Driving in India

Find out about the rules of the road in India: what to carry in your car, vehicle tax, speed limits, road types, drink driving and penalties…

Driving in India’s congested cities and towns is notoriously hazardous, and not for the faint-hearted. Even the most experienced drivers will find navigating through the disorderly traffic, bumpy roads, pedestrians, and animals extremely challenging at first. For this reason, many expats often hire a local driver who is accustomed to India’s chaotic roads.

  • More information about how to go about finding and hiring a local driver can be found on the Hiring a Driver page

For those who want to drive themselves in India, this section provides a general introduction to the driving rules, regulations, and traffic conditions.

Rules and Regulations

The rules and regulation for driving on India’s extensive road network are governed by the Motor Vehicles Act of 1988. Detailed information about fines and punishments can be found on each state government’s RTO website: Click here

General road rules:

  • Drive on the left-hand side of the road
  • The legal age for driving cars is 18
  • It is compulsory for a driver to have in their vehicle:
    • Driving licence: in practice, foreign drivers in India should have an International Drivers Licence or obtain a local driving licence 
    • Proof of a valid certificate of insurance: car insurance is mandatory in India. Third-party or comprehensive cover is most common. However, many Indian drivers do not have insurance 
    • Proof of valid certificate of car registration
    • Pollution Under Control (PUC) certificate: every city in India has numerous roadside PUC testing centres, and obtaining a certificate is relatively inexpensive.
  • Drivers and passengers should wear a seatbelt. This is the law in most states, but it is not generally enforced outside cities
  • All speeds and distances are in kilometres
  • Horn beeping is commonplace as a signal to “politely” change lanes or let another car pass
  • Driving offences are normally dealt with by on-the-spot fines. Unfortunately, this creates the opportunity for police corruption – you may be asked to pay a bribe (baksheesh) to avoid the fine. If you have to pay the fine, you will be asked for cash. But make sure you get a receipt (challan). The Kolkata Traffic Police website gives an insight into types of offences and the cost of fines: Click here
  • The driving conditions in India are chaotic and most drivers do not have much regard for the law, including many of the above rules. It is common for vehicles to drive on the wrong side of the road and without lights on at night. Cows also rule the roads in some cities, where their protected status gives them right of way.

Scooters and Motorcycles

There are more “two-wheelers” on the roads than cars.

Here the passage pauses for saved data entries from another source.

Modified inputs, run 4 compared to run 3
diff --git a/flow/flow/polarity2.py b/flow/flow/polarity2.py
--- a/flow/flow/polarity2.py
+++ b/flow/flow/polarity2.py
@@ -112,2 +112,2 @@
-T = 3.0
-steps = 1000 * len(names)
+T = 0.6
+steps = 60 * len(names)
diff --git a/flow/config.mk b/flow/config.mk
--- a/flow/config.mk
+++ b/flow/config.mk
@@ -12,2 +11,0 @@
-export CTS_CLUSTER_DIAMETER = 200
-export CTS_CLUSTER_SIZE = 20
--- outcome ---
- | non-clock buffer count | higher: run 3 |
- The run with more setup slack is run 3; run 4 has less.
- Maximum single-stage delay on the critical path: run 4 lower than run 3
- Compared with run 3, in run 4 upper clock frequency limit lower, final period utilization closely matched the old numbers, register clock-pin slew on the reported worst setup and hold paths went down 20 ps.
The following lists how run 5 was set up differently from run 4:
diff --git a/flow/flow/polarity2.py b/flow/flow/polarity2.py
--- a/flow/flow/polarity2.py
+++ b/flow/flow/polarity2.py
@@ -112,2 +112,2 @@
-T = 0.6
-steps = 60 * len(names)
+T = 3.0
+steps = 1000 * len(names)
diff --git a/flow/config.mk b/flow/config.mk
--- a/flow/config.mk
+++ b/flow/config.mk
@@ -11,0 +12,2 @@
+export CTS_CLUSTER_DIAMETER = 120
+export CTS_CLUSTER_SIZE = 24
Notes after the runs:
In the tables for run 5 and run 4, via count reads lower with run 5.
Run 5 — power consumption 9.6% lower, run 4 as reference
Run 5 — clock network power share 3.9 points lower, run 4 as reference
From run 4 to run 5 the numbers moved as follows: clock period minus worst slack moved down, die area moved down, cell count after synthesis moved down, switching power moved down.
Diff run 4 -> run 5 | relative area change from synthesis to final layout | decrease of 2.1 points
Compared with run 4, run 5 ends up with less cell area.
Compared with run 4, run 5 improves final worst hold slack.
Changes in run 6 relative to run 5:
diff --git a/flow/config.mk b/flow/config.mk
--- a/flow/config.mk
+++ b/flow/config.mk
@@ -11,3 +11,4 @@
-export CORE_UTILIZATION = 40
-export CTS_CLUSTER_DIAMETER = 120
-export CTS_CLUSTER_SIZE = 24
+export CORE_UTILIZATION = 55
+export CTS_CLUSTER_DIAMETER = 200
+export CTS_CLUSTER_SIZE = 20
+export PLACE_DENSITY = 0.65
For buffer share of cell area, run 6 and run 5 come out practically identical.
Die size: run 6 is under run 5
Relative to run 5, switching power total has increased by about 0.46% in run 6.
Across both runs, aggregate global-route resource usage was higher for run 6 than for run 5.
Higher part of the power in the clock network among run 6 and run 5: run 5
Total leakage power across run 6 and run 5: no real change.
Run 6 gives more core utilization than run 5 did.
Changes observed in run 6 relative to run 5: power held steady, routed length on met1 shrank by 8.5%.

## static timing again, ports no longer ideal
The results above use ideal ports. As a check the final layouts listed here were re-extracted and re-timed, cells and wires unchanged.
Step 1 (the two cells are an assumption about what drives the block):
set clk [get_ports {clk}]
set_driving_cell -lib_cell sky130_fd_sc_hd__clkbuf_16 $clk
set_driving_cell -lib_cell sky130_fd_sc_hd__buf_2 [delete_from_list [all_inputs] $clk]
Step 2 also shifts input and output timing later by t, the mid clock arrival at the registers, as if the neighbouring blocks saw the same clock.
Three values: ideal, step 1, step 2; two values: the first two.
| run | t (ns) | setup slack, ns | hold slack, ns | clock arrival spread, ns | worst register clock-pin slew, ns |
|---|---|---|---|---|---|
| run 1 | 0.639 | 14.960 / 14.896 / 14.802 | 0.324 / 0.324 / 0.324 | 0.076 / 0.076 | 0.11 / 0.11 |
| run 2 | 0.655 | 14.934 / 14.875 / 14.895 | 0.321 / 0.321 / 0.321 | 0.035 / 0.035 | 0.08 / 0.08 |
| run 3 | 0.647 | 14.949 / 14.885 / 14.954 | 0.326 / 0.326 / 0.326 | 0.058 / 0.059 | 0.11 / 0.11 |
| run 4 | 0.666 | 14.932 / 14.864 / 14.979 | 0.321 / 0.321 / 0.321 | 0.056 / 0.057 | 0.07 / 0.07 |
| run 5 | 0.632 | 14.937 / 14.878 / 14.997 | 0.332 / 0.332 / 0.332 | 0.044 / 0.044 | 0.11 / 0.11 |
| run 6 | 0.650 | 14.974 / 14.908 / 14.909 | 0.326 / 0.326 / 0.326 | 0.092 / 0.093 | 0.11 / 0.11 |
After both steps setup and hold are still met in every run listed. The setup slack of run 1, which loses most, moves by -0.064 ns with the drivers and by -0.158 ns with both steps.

  • The legal age for driving motorcycles and scooters is 16 for a 50cc vehicle and 18 for bigger engines
  • In most states, it is not a legal requirement to wear a helmet. However, it is certainly advisable
  • It is a common sight to see several passengers on one scooter. In fact, entire families often use a scooter as their preferred method of transport

Drink Driving

Driving while under the influence of alcohol of more than 30mg of alcohol per 100ml of blood is illegal. Breath tests are rare. Suspected drunk drivers will be taken to a hospital for a blood test and medical report. An on-the-spot fine (common for most other traffic offences) cannot be issued for drink driving. Accused drivers should be called to appear in court. However, the police officer on duty may demand baksheesh and waive the offence. Officially, drink driving is punishable with a fine of up to Rs2,000, a six-month prison sentence, or both.